A new anti-ST2 monoclonal antibody could possibly help reduce both moderate-to-severe and severe exacerbations in patients with COPD.
Biopharmaceutical company Mabwell announced that the Phase 2a clinical study for its self-developed antibody, 9MW1911, demonstrated a reduction of more than 30% in the annualized rate of moderate-to-severe exacerbations and more than 40% in severe exacerbations.
According to a news release, the study (NCT06175351) was a randomized, double-blind, placebo-controlled, multiple-dose, dose-escalation trial. It evaluated the safety, tolerability and pharmacokinetic characteristics of 9MW1911 in previously smoking patients with moderate-to-severe COPD.

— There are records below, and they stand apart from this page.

===== src/rtl/serial_adder_ctrl.sv =====
// Bit-serial N-bit adder sequencer built around a single 1-bit full-adder cell.
// Operands are captured on start, summed LSB first, and the result is published with a done pulse.

module fuladder (
  input  logic a,
  input  logic b,
  input  logic ci,
  output logic s,
  output logic co
);
  assign s  = a ^ b ^ ci;
  assign co = (a & b) | (ci & (a ^ b));
endmodule
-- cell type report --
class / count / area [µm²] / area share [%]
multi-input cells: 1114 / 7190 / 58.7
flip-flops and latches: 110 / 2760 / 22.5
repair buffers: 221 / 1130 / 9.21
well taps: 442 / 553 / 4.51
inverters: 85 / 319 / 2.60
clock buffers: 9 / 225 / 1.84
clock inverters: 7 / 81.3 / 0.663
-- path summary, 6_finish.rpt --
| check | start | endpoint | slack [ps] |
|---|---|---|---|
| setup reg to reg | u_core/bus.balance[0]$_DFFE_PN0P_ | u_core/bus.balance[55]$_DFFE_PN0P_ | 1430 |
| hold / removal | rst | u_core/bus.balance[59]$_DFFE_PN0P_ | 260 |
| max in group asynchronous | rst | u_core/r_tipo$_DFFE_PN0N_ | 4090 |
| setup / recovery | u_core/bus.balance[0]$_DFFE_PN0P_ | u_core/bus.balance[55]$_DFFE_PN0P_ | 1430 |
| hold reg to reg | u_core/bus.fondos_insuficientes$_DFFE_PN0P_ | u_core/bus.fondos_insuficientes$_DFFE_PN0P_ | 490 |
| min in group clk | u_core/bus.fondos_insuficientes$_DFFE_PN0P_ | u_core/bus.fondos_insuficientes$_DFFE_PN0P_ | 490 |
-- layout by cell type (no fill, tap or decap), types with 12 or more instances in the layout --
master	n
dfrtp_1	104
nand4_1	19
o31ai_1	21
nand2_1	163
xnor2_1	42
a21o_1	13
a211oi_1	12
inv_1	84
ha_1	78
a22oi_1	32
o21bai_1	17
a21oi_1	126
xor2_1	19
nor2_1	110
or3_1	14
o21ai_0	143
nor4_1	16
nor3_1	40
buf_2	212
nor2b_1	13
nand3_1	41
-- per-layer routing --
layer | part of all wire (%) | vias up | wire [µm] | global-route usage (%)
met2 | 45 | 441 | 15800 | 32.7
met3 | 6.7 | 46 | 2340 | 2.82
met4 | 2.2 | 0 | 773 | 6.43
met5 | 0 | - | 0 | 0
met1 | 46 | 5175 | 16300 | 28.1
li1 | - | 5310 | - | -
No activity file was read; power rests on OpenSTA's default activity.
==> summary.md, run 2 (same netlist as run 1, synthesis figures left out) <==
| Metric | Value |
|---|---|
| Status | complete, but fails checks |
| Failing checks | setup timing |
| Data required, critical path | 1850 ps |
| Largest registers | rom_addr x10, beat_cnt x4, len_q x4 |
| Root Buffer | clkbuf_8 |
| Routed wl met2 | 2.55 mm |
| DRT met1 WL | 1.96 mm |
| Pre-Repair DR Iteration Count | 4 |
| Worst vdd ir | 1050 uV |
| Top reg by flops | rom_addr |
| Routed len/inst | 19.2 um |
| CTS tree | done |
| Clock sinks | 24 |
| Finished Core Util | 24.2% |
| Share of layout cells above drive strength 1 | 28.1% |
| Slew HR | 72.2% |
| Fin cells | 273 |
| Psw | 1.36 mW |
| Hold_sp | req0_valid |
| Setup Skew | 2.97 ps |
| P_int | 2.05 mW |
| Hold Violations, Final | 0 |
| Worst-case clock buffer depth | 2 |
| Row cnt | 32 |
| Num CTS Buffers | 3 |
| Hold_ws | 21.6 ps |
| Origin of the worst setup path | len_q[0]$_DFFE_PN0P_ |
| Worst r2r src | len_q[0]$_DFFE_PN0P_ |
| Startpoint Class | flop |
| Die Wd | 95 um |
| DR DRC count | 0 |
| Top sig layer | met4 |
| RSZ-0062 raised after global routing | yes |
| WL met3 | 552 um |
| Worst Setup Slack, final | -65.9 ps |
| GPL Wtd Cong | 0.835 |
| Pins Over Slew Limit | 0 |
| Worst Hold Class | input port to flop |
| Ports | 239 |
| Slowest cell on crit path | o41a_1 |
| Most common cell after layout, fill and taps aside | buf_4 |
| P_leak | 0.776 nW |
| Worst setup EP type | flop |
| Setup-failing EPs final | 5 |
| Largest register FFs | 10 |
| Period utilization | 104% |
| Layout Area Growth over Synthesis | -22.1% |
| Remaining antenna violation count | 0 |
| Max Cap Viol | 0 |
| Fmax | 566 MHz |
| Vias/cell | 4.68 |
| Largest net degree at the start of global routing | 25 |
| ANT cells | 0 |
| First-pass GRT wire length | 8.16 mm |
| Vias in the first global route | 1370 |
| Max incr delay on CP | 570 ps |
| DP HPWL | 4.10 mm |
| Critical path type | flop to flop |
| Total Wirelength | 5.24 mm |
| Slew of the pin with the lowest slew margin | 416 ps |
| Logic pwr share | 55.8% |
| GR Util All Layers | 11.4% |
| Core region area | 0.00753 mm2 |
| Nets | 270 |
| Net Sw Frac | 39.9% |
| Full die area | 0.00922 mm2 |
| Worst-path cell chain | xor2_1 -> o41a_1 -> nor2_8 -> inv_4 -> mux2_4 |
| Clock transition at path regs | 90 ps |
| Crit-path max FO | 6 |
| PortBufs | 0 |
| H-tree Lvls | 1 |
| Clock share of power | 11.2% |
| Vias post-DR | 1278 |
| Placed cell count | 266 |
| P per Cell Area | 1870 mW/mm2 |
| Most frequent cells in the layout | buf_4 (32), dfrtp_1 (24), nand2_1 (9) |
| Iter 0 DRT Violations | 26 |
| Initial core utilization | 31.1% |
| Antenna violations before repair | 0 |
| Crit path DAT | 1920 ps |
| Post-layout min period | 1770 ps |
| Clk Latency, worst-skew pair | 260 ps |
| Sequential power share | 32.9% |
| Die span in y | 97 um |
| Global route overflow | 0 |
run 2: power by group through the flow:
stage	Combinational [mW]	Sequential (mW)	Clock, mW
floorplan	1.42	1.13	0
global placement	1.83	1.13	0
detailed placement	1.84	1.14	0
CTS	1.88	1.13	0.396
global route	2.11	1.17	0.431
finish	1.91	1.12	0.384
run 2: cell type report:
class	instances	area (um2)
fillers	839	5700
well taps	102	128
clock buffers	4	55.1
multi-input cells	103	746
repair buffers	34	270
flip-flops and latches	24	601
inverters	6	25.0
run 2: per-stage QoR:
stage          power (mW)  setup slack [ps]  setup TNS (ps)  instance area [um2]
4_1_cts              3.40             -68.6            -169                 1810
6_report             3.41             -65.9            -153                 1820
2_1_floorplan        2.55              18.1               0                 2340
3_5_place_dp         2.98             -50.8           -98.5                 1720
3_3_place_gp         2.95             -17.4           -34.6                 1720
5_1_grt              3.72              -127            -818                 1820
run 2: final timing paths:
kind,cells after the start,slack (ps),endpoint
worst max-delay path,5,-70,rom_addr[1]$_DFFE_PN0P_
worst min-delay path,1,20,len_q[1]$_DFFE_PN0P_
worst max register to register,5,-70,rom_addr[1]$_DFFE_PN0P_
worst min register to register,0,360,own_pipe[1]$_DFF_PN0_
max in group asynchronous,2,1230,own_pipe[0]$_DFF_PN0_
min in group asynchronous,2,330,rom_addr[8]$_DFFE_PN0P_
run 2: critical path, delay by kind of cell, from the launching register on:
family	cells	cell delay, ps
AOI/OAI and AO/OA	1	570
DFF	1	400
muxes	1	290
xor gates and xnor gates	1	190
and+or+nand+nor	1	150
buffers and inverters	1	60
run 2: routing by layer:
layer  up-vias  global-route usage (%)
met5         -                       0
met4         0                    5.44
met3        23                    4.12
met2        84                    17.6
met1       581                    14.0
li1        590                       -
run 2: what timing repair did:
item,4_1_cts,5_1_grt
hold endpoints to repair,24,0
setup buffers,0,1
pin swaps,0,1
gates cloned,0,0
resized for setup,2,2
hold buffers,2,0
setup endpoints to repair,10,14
$ cat src/rtl/pipeline_merge_packet_scheduler_pkg.sv
// Shared definitions for the packet merge scheduler: FSM state encoding and
// the width helpers for the per-grant beat counter.
package pipeline_merge_packet_scheduler_pkg;

    typedef enum logic {
        IDLE = 1'b0,
        BUSY = 1'b1
    } state_t;

    function automatic int clog2(input int value);
        int r;
        r = 0;
        for (int i = 0; i < 31; i++) begin
            if ((1 << i) < value) begin
                r = i + 1;
            end
        end
        return r;
    endfunction

    // A zero-width counter is not legal, so the unlimited case still gets one bit.
    function automatic int beat_cnt_width(input int max_beats);
        int w;
        w = clog2(max_beats + 1);
        return (w < 1) ? 1 : w;
    endfunction

endpackage

$ cat src/rtl/pipeline_merge_packet_scheduler_arbiter_round_robin_mask.sv
// Combinational round-robin pick: one-hot grant of the first request at or
// after the one-hot pointer, found with a double-width lowest-set-bit search.
module arbiter_round_robin_mask #(
    parameter int N = 4
) (
    input  logic [N-1:0] req,
    input  logic [N-1:0] ptr,
    output logic [N-1:0] gnt
);

    localparam int DN = 2 * N;

    logic [N-1:0]  below_ptr;
    logic [DN-1:0] dbl_req;
    logic [DN-1:0] dbl_gnt;

    always_comb begin
        below_ptr = ptr - N'(1);
        // Lower half sees only requests at/after the pointer; upper half wraps.
        dbl_req   = {req, req & ~below_ptr};
        dbl_gnt   = dbl_req & ~(dbl_req - DN'(1));
        gnt       = dbl_gnt[N-1:0] | dbl_gnt[DN-1:N];
    end

endmodule

$ cat src/rtl/pipeline_merge_packet_scheduler.sv
// Merges INPUT_COUNT ready/valid packet sources onto one output pipeline,
// granting whole packets (or MAX_BEATS chunks) round-robin through a skid buffer.
module pipeline_merge_packet_scheduler
    import pipeline_merge_packet_scheduler_pkg::*;
#(
    parameter int WORD_WIDTH  = 8,
    parameter int INPUT_COUNT = 4,
    parameter int MAX_BEATS   = 16
) (
    input  logic                              clock,
    input  logic                              clear,
    input  logic [INPUT_COUNT-1:0]            input_valid,
    output logic [INPUT_COUNT-1:0]            input_ready,
    input  logic [INPUT_COUNT-1:0]            input_last,
    input  logic [WORD_WIDTH*INPUT_COUNT-1:0] input_data,
    output logic                              output_valid,
    input  logic                              output_ready,
    output logic                              output_last,
    output logic [WORD_WIDTH-1:0]             output_data,
    output logic [INPUT_COUNT-1:0]            grant
);

    // state | meaning
    // IDLE  | no owner; arbitrate among valid inputs this cycle
    // BUSY  | grant held; accept beats from owner until last or beat limit

    localparam int N  = INPUT_COUNT;
    localparam int CW = beat_cnt_width(MAX_BEATS);
    localparam logic [CW-1:0] LIMIT    = CW'(MAX_BEATS);
    localparam logic [CW-1:0] LIMIT_M1 = CW'(MAX_BEATS - 1);
    localparam logic [CW-1:0] CNT_MAX  = (MAX_BEATS != 0) ? LIMIT : {CW{1'b1}};

    state_t              state, state_next;
    logic [N-1:0]        grant_next, ptr, ptr_next, arb_gnt;
    logic [CW-1:0]       cnt, cnt_next;
    logic                buf_nf;
    logic                accept, pop, cnt_hit, beat_last;
    logic [WORD_WIDTH-1:0] sel_data;
    logic                sel_last;
    logic                skid_valid;
    logic [WORD_WIDTH:0] skid_beat;
    logic [1:0]          occ_next;

    arbiter_round_robin_mask #(.N(N)) u_arb (
        .req (input_valid),
        .ptr (ptr),
        .gnt (arb_gnt)
    );

    always_comb begin
        sel_data = '0;
        sel_last = 1'b0;
        for (int j = 0; j < N; j++) begin
            sel_data = sel_data | (input_data[WORD_WIDTH*j +: WORD_WIDTH] & {WORD_WIDTH{grant[j]}});
            sel_last = sel_last | (input_last[j] & grant[j]);
        end
        cnt_hit   = (MAX_BEATS != 0) && (cnt == LIMIT_M1);
        beat_last = sel_last | cnt_hit;
    end

    always_ff @(posedge clock or posedge clear) begin
        if (clear) begin
            state <= IDLE;
            grant <= '0;
            ptr   <= {{(N-1){1'b0}}, 1'b1};
            cnt   <= '0;
        end else begin
            state <= state_next;
            grant <= grant_next;
            ptr   <= ptr_next;
            cnt   <= cnt_next;
        end
    end

    always_comb begin
        state_next = state;
        grant_next = grant;
        ptr_next   = ptr;
        cnt_next   = cnt;
        case (state)
            IDLE: begin
                if (|input_valid) begin
                    state_next = BUSY;
                    grant_next = arb_gnt;
                    cnt_next   = '0;
                end
            end
            BUSY: begin
                if (accept) begin
                    if (cnt != CNT_MAX) begin
                        cnt_next = cnt + CW'(1);
                    end
                    if (beat_last) begin
                        state_next = IDLE;
                        grant_next = '0;
                        ptr_next   = {grant[N-2:0], grant[N-1]};
                    end
                end
            end
            default: state_next = IDLE;
        endcase
    end

    always_comb begin
        input_ready = (state == BUSY && buf_nf) ? grant : '0;
        accept      = |(input_valid & input_ready);
        pop         = output_valid & output_ready;
        occ_next    = 2'(output_valid) + 2'(skid_valid) + 2'(accept) - 2'(pop);
    end

    // Head register drives the outputs; the skid entry catches the beat that
    // was already accepted when the stall became visible.
    always_ff @(posedge clock or posedge clear) begin
        if (clear) begin
            output_valid <= 1'b0;
            output_last  <= 1'b0;
            output_data  <= '0;
            skid_valid   <= 1'b0;
            skid_beat    <= '0;
            buf_nf       <= 1'b1;
        end else begin
            if (!output_valid || pop) begin
                if (skid_valid) begin
                    output_valid <= 1'b1;
                    {output_last, output_data} <= skid_beat;
                    skid_valid <= accept;
                    if (accept) begin
                        skid_beat <= {beat_last, sel_data};
                    end
                end else begin
                    output_valid <= accept;
                    if (accept) begin
                        {output_last, output_data} <= {beat_last, sel_data};
                    end
                end
            end else if (accept) begin
                skid_valid <= 1'b1;
                skid_beat  <= {beat_last, sel_data};
            end
            buf_nf <= (occ_next < 2'd2);
        end
    end

endmodule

The results indicated that, compared to placebo, 9MW1911 was safe and well-tolerated across all dose groups, with the overall incidence of adverse events being similar to the placebo group. Immunogenicity was negative in all participants and no new safety risk signals were identified.
The company said it is moving forward with a Phase 2b study in a larger COPD population, with the first patient dosing completed in July 2025. An analysis of that trial is planned following data collection from at least 120 patients. The company has applied for a Phase 3 trial with the U.S. Food and Drug Administration, which is expected to begin by the end of 2026.